Peshok Tea Garden is a village in the Rangli Rangliot CD block in the Darjeeling Sadar subdivision of the Darjeeling district in the state of West Bengal, India.

==Geography==

===Location===
Peshok Tea Garden is located at .

===Area overview===
The map alongside shows the eastern portion of the Darjeeling Himalayan hill region and a small portion of the terai region in its eastern and southern fringes, all of it in the Darjeeling district. In the Darjeeling Sadar subdivision 61.00% of the total population lives in the rural areas and 39.00% of the population lives in the urban areas. In the Kurseong subdivision 58.41% of the total population lives in the rural areas and 41.59% lives in the urban areas. There are 78 tea gardens/ estates (the figure varies slightly according to different sources), in the district, producing and largely exporting Darjeeling tea. It engages a large proportion of the population directly/ indirectly. Some tea gardens were identified in the 2011 census as census towns or villages. Such places are marked in the map as CT (census town) or R (rural/ urban centre). Specific tea estate pages are marked TE.

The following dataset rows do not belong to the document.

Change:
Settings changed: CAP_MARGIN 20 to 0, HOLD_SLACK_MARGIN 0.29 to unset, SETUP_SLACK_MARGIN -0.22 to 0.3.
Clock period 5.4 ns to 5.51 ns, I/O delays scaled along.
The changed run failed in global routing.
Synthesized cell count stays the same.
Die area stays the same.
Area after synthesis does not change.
## the previous run
Design draw_lines, start of the top module:
module draw_lines(
      input                                      i_clk,
      input                                      i_reset,
      input                    [P_X_COORD_W-1:0] i_x0,
      input                    [P_X_COORD_W-1:0] i_x1,
      input                    [P_Y_COORD_W-1:0] i_y0,
      input                    [P_Y_COORD_W-1:0] i_y1,
      input                                      i_start,
      input                                      i_load_fifo,
      output                                     o_waiting,
      output                                     o_fifo_full,
      output                                     o_wr,
      output                [P_LOG2_RAM_DEPTH-1:0] o_addr
    );
    parameter P_X_COORD_W = 11;
    parameter P_Y_COORD_W = 11;
    parameter P_SCREEN_W = 640;
    parameter P_SCREEN_H = 480;
    parameter P_DATA_W = 1;
    parameter P_LOG2_RAM_DEPTH = 19;
    parameter P_FIFO_ADDR_W = 4;
    localparam STATE__WAITING = 0;
    localparam STATE__CLEAR   = 1;
    localparam STATE__LOAD    = 2;
    localparam STATE__DRAW    = 3;
    reg [1:0] curr_state;
    reg [1:0] next_state;
    wire [P_LOG2_RAM_DEPTH-1:0] bres_addr;
    reg  [P_LOG2_RAM_DEPTH-1:0] buffer_addr;
    wire bres_wr;
    reg  buffer_wr;
    wire [P_DATA_W-1:0] bres_data;
    reg  [P_DATA_W-1:0] buffer_data;
    wire                   bres_waiting;
    wire                   load_vals;
    wire [P_X_COORD_W-1:0] fifo_x0;
    wire [P_X_COORD_W-1:0] fifo_x1;
    wire [P_Y_COORD_W-1:0] fifo_y0;
    wire [P_Y_COORD_W-1:0] fifo_y1;
    wire     [P_X_COORD_W-1:0] x_val;
    wire     [P_Y_COORD_W-1:0] y_val;
    wire fifo_empty;
    wire fifo_full;
    assign o_fifo_full = fifo_full;
  ...
export LEC_CHECK = 0
export ABC_AREA = 1
export CAP_MARGIN = 20
export CORE_MARGIN = 2
export CORE_UTILIZATION = 72
export CTS_CLUSTER_SIZE = 15
export HOLD_SLACK_MARGIN = 0.28
export PLACE_DENSITY_LB_ADDON = 0.01
export SETUP_SLACK_MARGIN = 0.75
export SLEW_MARGIN = 20
create_clock -name core_clock -period 2.59 [get_ports {i_clk}]
run.sh (not shown) runs the stock make flow with config.mk's settings and CLKGATE_MAP_FILE=.
| the previous run | all stages done | FAIL | setup timing |
### the previous run -> the current run
Settings: SETUP_SLACK_MARGIN: 0.75 -> 0.8; ABC_AREA: 1 -> unset; HOLD_SLACK_MARGIN: 0.28 -> unset; PLACE_DENSITY_LB_ADDON: 0.01 -> unset; CORE_UTILIZATION: 72 -> 66; CTS_CLUSTER_SIZE: 15 -> unset; the clock period (ns, I/O delays scaled along): 2.59 -> 3.36.
==> comparison <==
The current run had finished all stages when the layout checks came back failing, citing setup timing.
Number of well-tap cells placed was higher in the run labelled the current run.
Compared with the previous run, the current run shows a lower post-synthesis share of cell area spent on and-or and or-and gates.
The current run ended up with fewer standard cells than the previous run.
The previous run fits on a die that is smaller than the die of the current run.
The switching power summed over all nets in the current run sits about 35% below the value recorded for the previous run.
Delta(layout clock buffer count, the current run - the previous run) < 0
Met3 track demand over resource in global routing (the current run over the previous run): decrease, 1.7 points
Timing startpoint of the critical path = bres.o_y_val[3]: the previous run; timing startpoint of the critical path = bres.o_y_val[1]: the current run
Between the current run and the previous run, global-route usage over all layers is higher for the previous run, the current run comes in under that.


job 4215:
draw_lines again, from the RTL that the note above started with.
## draw_lines
module draw_lines(
      input                                      i_clk,
      input                                      i_reset,
      input                    [P_X_COORD_W-1:0] i_x0,
      input                    [P_X_COORD_W-1:0] i_x1,
      input                    [P_Y_COORD_W-1:0] i_y0,
      input                    [P_Y_COORD_W-1:0] i_y1,
      input                                      i_start,
      input                                      i_load_fifo,
      output                                     o_waiting,
      output                                     o_fifo_full,
      output                                     o_wr,
      output                [P_LOG2_RAM_DEPTH-1:0] o_addr
    );
    parameter P_X_COORD_W = 11;
    parameter P_Y_COORD_W = 11;
    parameter P_SCREEN_W = 640;
    parameter P_SCREEN_H = 480;
    parameter P_DATA_W = 1;
    parameter P_LOG2_RAM_DEPTH = 19;
    parameter P_FIFO_ADDR_W = 4;
    localparam STATE__WAITING = 0;
    localparam STATE__CLEAR   = 1;
    localparam STATE__LOAD    = 2;
    localparam STATE__DRAW    = 3;
    reg [1:0] curr_state;
    reg [1:0] next_state;
    wire [P_LOG2_RAM_DEPTH-1:0] bres_addr;
    reg  [P_LOG2_RAM_DEPTH-1:0] buffer_addr;
    wire bres_wr;
    reg  buffer_wr;
    wire [P_DATA_W-1:0] bres_data;
    reg  [P_DATA_W-1:0] buffer_data;
    wire                   bres_waiting;
    wire                   load_vals;
    wire [P_X_COORD_W-1:0] fifo_x0;
    wire [P_X_COORD_W-1:0] fifo_x1;
    wire [P_Y_COORD_W-1:0] fifo_y0;
    wire [P_Y_COORD_W-1:0] fifo_y1;
    wire     [P_X_COORD_W-1:0] x_val;
    wire     [P_Y_COORD_W-1:0] y_val;
    wire fifo_empty;
    wire fifo_full;
    assign o_fifo_full = fifo_full;
    assign o_waiting  = (curr_state == STATE__WAITING) ? 1'b1 : 1'b0;
    fifo #(.P_DATA_W(P_X_COORD_W), .P_ADDR_W(P_FIFO_ADDR_W)) x0_in_buffer (
		.i_clk(i_clk), 
		.i_reset(i_reset), 
		.i_data(i_x0), 
  ...
export LEC_CHECK = 0
export ABC_AREA = 1
export CAP_MARGIN = 20
export CELL_PAD_IN_SITES_GLOBAL_PLACEMENT = 2
export CORE_MARGIN = 2
export CORE_UTILIZATION = 40
export CTS_CLUSTER_DIAMETER = 218
export MAX_ROUTING_LAYER = met4
export PLACE_DENSITY_LB_ADDON = 0.21
export SETUP_SLACK_MARGIN = 0.88
export SLEW_MARGIN = 20
create_clock -name core_clock -period 5.0 [get_ports {i_clk}]
Job 4215 reached the final stage; the timing, design-rule and antenna checks on its layout passed.
Input-level comparison between job 7785 and job 4215:
Settings: MAX_ROUTING_LAYER removed (was met4); CTS_CLUSTER_DIAMETER removed (was 218); PLACE_DENSITY_LB_ADDON removed (was 0.21); CELL_PAD_IN_SITES_GLOBAL_PLACEMENT removed (was 2); SETUP_SLACK_MARGIN changed from 0.88 to 0.39; CTS_CLUSTER_SIZE newly set to 10; TNS_END_PERCENT newly set to 5; CORE_UTILIZATION changed from 40 to 72; the clock period (ns, I/O delays scaled along) changed from 5.0 to 3.65.
Notes after the runs:
- Job 7785: all stages done; final checks FAILED (setup timing).
- Compared with job 4215, job 7785 instantiates a smaller number of cells.
- Number of iterations in the first detailed-routing pass, job 4215 and job 7785: larger value in job 7785
- Compared with job 4215, job 7785 shows a proportion of cell area spent on the clock network that is 0.27 points lower.
- Job 7785 vs. job 4215: count of final setup violators went up by 6.
- Delta (job 7785 minus job 4215): final worst-path setup slack -900 ps, total length of routed wires has decreased, final design area excluding fillers now smaller.
- Final clock period utilization by the worst path, job 4215 and job 7785: smaller value in job 4215


Starting RTL as in the previous note.
## draw_lines
module draw_lines(
      input                                      i_clk,
      input                                      i_reset,
      input                    [P_X_COORD_W-1:0] i_x0,
      input                    [P_X_COORD_W-1:0] i_x1,
      input                    [P_Y_COORD_W-1:0] i_y0,
      input                    [P_Y_COORD_W-1:0] i_y1,
      input                                      i_start,
      input                                      i_load_fifo,
      output                                     o_waiting,
      output                                     o_fifo_full,
      output                                     o_wr,
      output                [P_LOG2_RAM_DEPTH-1:0] o_addr
    );
    parameter P_X_COORD_W = 11;
    parameter P_Y_COORD_W = 11;
    parameter P_SCREEN_W = 640;
    parameter P_SCREEN_H = 480;
    parameter P_DATA_W = 1;
    parameter P_LOG2_RAM_DEPTH = 19;
    parameter P_FIFO_ADDR_W = 4;
    localparam STATE__WAITING = 0;
    localparam STATE__CLEAR   = 1;
    localparam STATE__LOAD    = 2;
    localparam STATE__DRAW    = 3;
    reg [1:0] curr_state;
    reg [1:0] next_state;
  ...
clock: 2.59 ns
lec_check: 0
abc_area: 1
cap_margin: 35
core_margin: 2
core_utilization: 72
cts_cluster_diameter: 372
cts_cluster_size: 15
hold_slack_margin: 0.29
place_density_lb_addon: 0.01
setup_slack_margin: -0.24
slew_margin: 20
The starting point finished but failed the layout checks on setup timing.
Change:
==> flow/config.mk (replaced) <==
export PLATFORM = sky130hd
export DESIGN_NAME = draw_lines
export DESIGN_NICKNAME = draw_lines
export VERILOG_FILES = /design/flow/design.v
export SDC_FILE = /design/flow/constraint.sdc
export NUM_CORES = 4
export LEC_CHECK = 0
export CAP_MARGIN = 20
export CORE_MARGIN = 2
export CORE_UTILIZATION = 70
export SLEW_MARGIN = 20
==> flow/constraint.sdc (replaced) <==
create_clock -name core_clock -period 3.63 [get_ports {i_clk}]
set_input_delay 0.7260 -clock core_clock [delete_from_list [all_inputs] [get_ports {i_clk}]]
set_output_delay 0.7260 -clock core_clock [all_outputs]
set_load 0.01 [all_outputs]
The changed run finished but fails on setup timing.
Final cell count fell by 29%.
Non-clock buffer count fell by 216.
Clock skew rose by 31 ps.
Change:
--- a/flow/config.mk
+++ b/flow/config.mk
@@ -7,5 +7,10 @@
 export LEC_CHECK = 0
-export CAP_MARGIN = 20
+export ABC_AREA = 1
+export CAP_MARGIN = 5
+export CORE_ASPECT_RATIO = 0.92
 export CORE_MARGIN = 2
 export CORE_UTILIZATION = 70
+export CTS_CLUSTER_SIZE = 73
+export HOLD_SLACK_MARGIN = 0.3
+export SETUP_SLACK_MARGIN = -0.13
 export SLEW_MARGIN = 20
==> flow/constraint.sdc (replaced) <==
create_clock -name core_clock -period 2.61 [get_ports {i_clk}]
set_input_delay 0.5220 -clock core_clock [delete_from_list [all_inputs] [get_ports {i_clk}]]
set_output_delay 0.5220 -clock core_clock [all_outputs]
set_load 0.01 [all_outputs]
The new run finished but failed the layout checks on setup timing.
Via count went up by a quarter to a third.
Worst hold slack is better by 110 ps.
Clock-buffer cell count drops by 11.
Utilization is higher by 3.9 points.
Combinational power goes up by well over a third.
Design area went up by a little under a tenth.
Power rises by well over a third.
Worst setup slack got worse by 760 ps.
Routed wire length came out higher by roughly a tenth.


== run A ==
Starting RTL as in the previous note.
Settings: LEC_CHECK=0, ABC_AREA=1, CAP_MARGIN=20, CORE_ASPECT_RATIO=1.28, CORE_MARGIN=2, CORE_UTILIZATION=17, CTS_CLUSTER_DIAMETER=161, GPL_ROUTABILITY_DRIVEN=1, GPL_TIMING_DRIVEN=1, MIN_ROUTING_LAYER=met1, PLACE_DENSITY=0.64, SETUP_SLACK_MARGIN=0.47, SLEW_MARGIN=20, TNS_END_PERCENT=20; clock period 5.97 ns.
Run A: all stages complete, timing, DRC and antenna checks passed
Setup changes, run A to run B
==> flow/config.mk <==
export PLATFORM = sky130hd
export DESIGN_NAME = draw_lines
export DESIGN_NICKNAME = draw_lines
export VERILOG_FILES = /design/flow/design.v
export SDC_FILE = /design/flow/constraint.sdc
export NUM_CORES = 4
export LEC_CHECK = 0
export CAP_MARGIN = 20
export CORE_MARGIN = 2
export CORE_UTILIZATION = 72
export SETUP_SLACK_MARGIN = -0.19
export SLEW_MARGIN = 20
==> flow/constraint.sdc <==
create_clock -name core_clock -period 2.05 [get_ports {i_clk}]
set_input_delay 0.4100 -clock core_clock [delete_from_list [all_inputs] [get_ports {i_clk}]]
set_output_delay 0.4100 -clock core_clock [all_outputs]
set_load 0.01 [all_outputs]
[summary]
- Total half-perimeter wirelength after legalization and detailed placement sits higher in run B than in run A.
- Lower effective utilization at floorplan goes to run A over run B.
- On number of nets in the synthesized netlist, the lower figure sits with run B, not run A.
- Number of resized instances in the post-cts repair step, run B and run A: smaller value in run A
- When run B is set beside run A, its synthesized area divided by synthesized cell count turns out to be 48% larger.
- Seen in the log of run B: GRT-0116 during global routing, after which the run never completed.
- Run A: flow completed, timing, DRC and antenna clean
Relative to run B, the following input files were edited for run C:
diff --git a/flow/config.mk b/flow/config.mk
--- a/flow/config.mk
+++ b/flow/config.mk
@@ -6,7 +6,11 @@
 export NUM_CORES = 4
 export LEC_CHECK = 0
-export CAP_MARGIN = 20
+export ABC_AREA = 1
+export CAP_MARGIN = 5
 export CORE_MARGIN = 2
 export CORE_UTILIZATION = 72
-export SETUP_SLACK_MARGIN = -0.19
+export CTS_CLUSTER_DIAMETER = 29
+export CTS_CLUSTER_SIZE = 72
+export PLACE_DENSITY_LB_ADDON = 0.01
+export SETUP_SLACK_MARGIN = 0.57
 export SLEW_MARGIN = 20
==> flow/constraint.sdc <==
create_clock -name core_clock -period 2.59 [get_ports {i_clk}]
set_input_delay 0.5180 -clock core_clock [delete_from_list [all_inputs] [get_ports {i_clk}]]
set_output_delay 0.5180 -clock core_clock [all_outputs]
set_load 0.01 [all_outputs]
Notes after the runs:
- Run C got as far as clock tree synthesis, where a tool error ended the run.
- Run C vs. run B: number of instances in the placed design went up by about 33%.
- Compared with run B, in run C final HPWL from detailed placement shows a reduction of about 6%; multiplexer share of the synthesized area shows a reduction of 10 points.
- Of the two values seen for dominant combinational cell family by area after synthesis, AND-OR/OR-AND gates was produced by run C and multiplexers by run B.
Input changes introduced in run D (baseline for comparison: run C):
==> flow/config.mk <==
export PLATFORM = sky130hd
export DESIGN_NAME = draw_lines
export DESIGN_NICKNAME = draw_lines
export VERILOG_FILES = /design/flow/design.v
export SDC_FILE = /design/flow/constraint.sdc
export NUM_CORES = 4
export LEC_CHECK = 0
export ABC_AREA = 1
export CAP_MARGIN = 0
export CORE_ASPECT_RATIO = 1.3
export CORE_MARGIN = 2
export CORE_UTILIZATION = 72
export CTS_CLUSTER_DIAMETER = 308
export CTS_CLUSTER_SIZE = 10
export HOLD_SLACK_MARGIN = 0.29
export PLACE_DENSITY = 0.36
export SLEW_MARGIN = 20
==> results <==
Run D had finished all stages when the layout checks came back failing, citing negative setup slack. Vertical die dimension ends up lower on run C. On area of the core region, run C loses to run D. Summed standard-cell area reported by yosys: run D vs run C identical.
Power is estimated from default activity; no workload was simulated.
== run 1 ==
// alu
module alu(OPA, OPB, CIN,INP_VALID, CLK, RST, CMD, CE, MODE, COUT, OFLOW, RES, G, E, L, ERR);
Size: roughly 1300 cells after synthesis, about 44 flip-flops, ~49 I/O pins.
Settings: LEC_CHECK=0, CAP_MARGIN=20, CORE_MARGIN=2, CORE_UTILIZATION=64, SLEW_MARGIN=20; clock period 3.45 ns.
run.sh (not shown) runs the stock make flow with config.mk's settings and CLKGATE_MAP_FILE=.
In the summary table, run 1 is marked failed, with error GRT-0116 raised in global routing.
Setup changes, run 1 to run 2
- an added MAX_ROUTING_LAYER of met4
- an added SETUP_SLACK_MARGIN of 1.0
- a change of CORE_UTILIZATION from 64 to 40
- an added CTS_CLUSTER_SIZE of 98
- a change of the clock period (ns, I/O delays scaled along) from 3.45 to 8.0
Results
- Having completed the whole flow, run 2 delivered a layout that passed the timing, DRC and antenna checks.
- The higher placement-stage worst setup slack came out of run 2.
- Between run 2 and run 1, the summed standard-cell area reported by yosys does not differ in any meaningful way.
- Compare run 2 and run 1 | post-CTS repair timing setup buffer count higher: run 1
- Count of instances resized after the clock tree is built ends up lower on run 2.
- The die of run 2 is larger than the one used in run 1.
- Higher fraction of the core area occupied by cells at floorplan goes to run 1 over run 2.
- Sum of net half-perimeters after detailed placement (run 2 over run 1): decrease, 3500 µm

Note: The map alongside presents some of the notable locations in the subdivision. All places marked in the map are linked in the larger full screen map.

==Demographics==
According to the 2011 Census of India, Peshok Tea Garden had a total population of 4,200 of which 2,040 (49%) were males and 2,160 (51%) were females. There were 387 persons in the age range of 0 to 6 years. The total number of literate people in Peshok Tea Garden was 2,817 (67.07% of the population over 6 years).

==Economy==
British owners who controlled 90% of the tea plantations in the Darjeeling Himalayan hill region started selling off their properties in 1947 and by 1956, the ownership of many tea gardens changed hands. It was a difficult situation for the young inexperienced Indian owners and fierce competition in tea auctions demanded improvements in the standards of the tea industry. There have been improvements but the going has been tough for many tea gardens.

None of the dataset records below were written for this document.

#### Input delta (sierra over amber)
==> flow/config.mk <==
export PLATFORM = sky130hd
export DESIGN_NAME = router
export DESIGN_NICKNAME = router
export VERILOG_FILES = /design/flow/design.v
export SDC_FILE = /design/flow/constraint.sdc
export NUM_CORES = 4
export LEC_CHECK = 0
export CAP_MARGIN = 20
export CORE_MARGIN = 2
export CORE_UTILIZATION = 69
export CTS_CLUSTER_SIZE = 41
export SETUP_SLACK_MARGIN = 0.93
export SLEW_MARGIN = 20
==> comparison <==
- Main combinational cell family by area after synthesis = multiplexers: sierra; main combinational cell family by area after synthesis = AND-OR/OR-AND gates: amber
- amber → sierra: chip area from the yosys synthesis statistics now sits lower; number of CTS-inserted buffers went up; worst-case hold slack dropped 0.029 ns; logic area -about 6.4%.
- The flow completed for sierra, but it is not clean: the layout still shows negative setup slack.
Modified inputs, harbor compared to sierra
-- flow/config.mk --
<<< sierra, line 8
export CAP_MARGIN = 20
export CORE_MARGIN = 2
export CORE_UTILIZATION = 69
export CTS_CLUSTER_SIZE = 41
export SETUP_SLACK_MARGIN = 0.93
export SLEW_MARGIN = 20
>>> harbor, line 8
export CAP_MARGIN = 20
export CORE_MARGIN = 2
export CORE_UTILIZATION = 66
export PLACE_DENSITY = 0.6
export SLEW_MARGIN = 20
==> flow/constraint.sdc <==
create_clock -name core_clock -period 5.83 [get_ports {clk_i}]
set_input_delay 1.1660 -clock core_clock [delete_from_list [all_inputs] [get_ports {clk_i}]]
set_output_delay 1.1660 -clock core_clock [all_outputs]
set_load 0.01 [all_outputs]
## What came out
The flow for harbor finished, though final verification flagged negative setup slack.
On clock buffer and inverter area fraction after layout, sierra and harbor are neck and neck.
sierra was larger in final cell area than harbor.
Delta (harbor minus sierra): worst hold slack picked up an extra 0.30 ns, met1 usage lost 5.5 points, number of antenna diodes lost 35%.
==> v20: inputs <==
## uart_top
module uart_top (
	input 		clk,    
	input 		rst_n,
	input 		uart_rx,
	output		uart_tx
);
==> flow/config.mk <==
export PLATFORM = sky130hd
export DESIGN_NAME = uart_top
export DESIGN_NICKNAME = uart_top
export VERILOG_FILES = /design/flow/design.v
export SDC_FILE = /design/flow/constraint.sdc
export NUM_CORES = 4
export LEC_CHECK = 0
export CAP_MARGIN = 20
export CELL_PAD_IN_SITES_DETAIL_PLACEMENT = 0
export CORE_ASPECT_RATIO = 0.91
export CORE_MARGIN = 2
export CORE_UTILIZATION = 72
export CTS_CLUSTER_DIAMETER = 198
export CTS_CLUSTER_SIZE = 20
export GPL_ROUTABILITY_DRIVEN = 0
export PLACE_DENSITY = 0.39
export SETUP_SLACK_MARGIN = 0.93
export SLEW_MARGIN = 10
export TNS_END_PERCENT = 80
==> flow/constraint.sdc <==
create_clock -name core_clock -period 3.12 [get_ports {clk}]
set_input_delay 0.6240 -clock core_clock [delete_from_list [all_inputs] [get_ports {clk}]]
set_output_delay 0.6240 -clock core_clock [all_outputs]
set_load 0.01 [all_outputs]
run.sh (not shown) runs the stock make flow with config.mk's settings and CLKGATE_MAP_FILE=.
==> v14: changes against v20 <==
CELL_PAD_IN_SITES_DETAIL_PLACEMENT = not set   (was 0)
CORE_ASPECT_RATIO = not set   (was 0.91)
CTS_CLUSTER_DIAMETER = 104   (was 198)
CTS_CLUSTER_SIZE = 14   (was 20)
GPL_ROUTABILITY_DRIVEN = not set   (was 0)
HOLD_SLACK_MARGIN = 0.26   (was not set)
PLACE_DENSITY = not set   (was 0.39)
PLACE_DENSITY_LB_ADDON = 0.15   (was not set)
SLEW_MARGIN = 20   (was 10)
TNS_END_PERCENT = not set   (was 80)
==> summary.rpt <==
==== FLOW RESULTS ====
----------------------------------------------------
[Outcome]
  Status ........................ no timing/DRC/antenna violations

[Worst setup path]
  CP Cell Sequence ........................ ha_1, or4b_1, or4_4, mux2i_1, and3_4
  Required @ worst endpoint ........................ 3200 ps
  Crit. path cell count ........................ 5

[Global route]
  Overall Global Routing Usage ........................ 25.14%

[Placement]
  Area after DPL ........................ 5578 um^2

[Flow run]
  Number of warnings in the stage logs ........................ 39

[Drt]
  Number of DRC markers in iteration 0 ........................ around 280

[Power]
  Part of the power in registers ........................ 54.2%

[Floorplan]
  Placeable core region ........................ 7331 um^2
  Full die area ........................ 8338 um^2

----------------------------------------------------
That was v14.
==> summary.rpt <==
==== FLOW RESULTS ====
----------------------------------------------------
[Outcome]
  Status ........................ no timing/DRC/antenna violations

[Global route]
  Overall Global Routing Usage ........................ between 20% and 30%

[Power]
  Psw ........................ 0.0009931 W
  Share of total power in combinational logic ........................ 21.6%
  Part of the power in registers ........................ 54.3%

[Worst setup path]
  Required @ worst endpoint ........................ 3210 ps
  CP Cell Sequence ........................ inv_2, ha_4, or4b_4, or4_4, mux2i_1, and3_4

[Floorplan]
  Full die area ........................ ~8300 um^2
  Placeable core region ........................ 7432 um^2

[Placement]
  Worst slack at placement ........................ 656.1 ps
  Placed cell count ........................ about 680

[Layout]
  Area occupied by registers ........................ ~2500 um^2
  Cell type taking the most area ........................ logic gates

[Clock tree]
  Post-CTS Setup Repair Bufs ........................ 0
  Cells resized by post-CTS repair ........................ 7

[Flow run]
  Number of warnings in the stage logs ........................ around 42

[Logic synthesis]
  Most frequent cells after synthesis ........................ dfxtp_1, nor2_1, nand2_1, xor2_1, nand3_1

[Worst hold path]
  Hold Path Class ........................ reg2reg

[Drt]
  Number of DRC markers in iteration 0 ........................ approximately 230

----------------------------------------------------
That was v20.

The Peshok Tea Garden was shut down in 2017 by the Alchemist Group owned by K.D. Singh, a Trinamool Congress member of the Rajya Sabha. However, there is no formal notification about the closure. There are reports about the Alchemist Group having sold two other tea gardens - Dooteria and Kalej Valley. An effort has been made by the workers to run Peshok Tea Garden with hand-made tea. Gorkha Janmukti Morcha is the predominant trade union in the 87 tea gardens of the hill region.

Dooteriah Tea Garden with 1,354 workers, Kalej Valley with 642 workers and Peshok with 570 workers have been closed since 2015 but no official lockout notice was served. The gardens were owned by the Alchemist Group and later changed hands to Trident. In 2019, the West Bengal government declared the gardens officially locked out.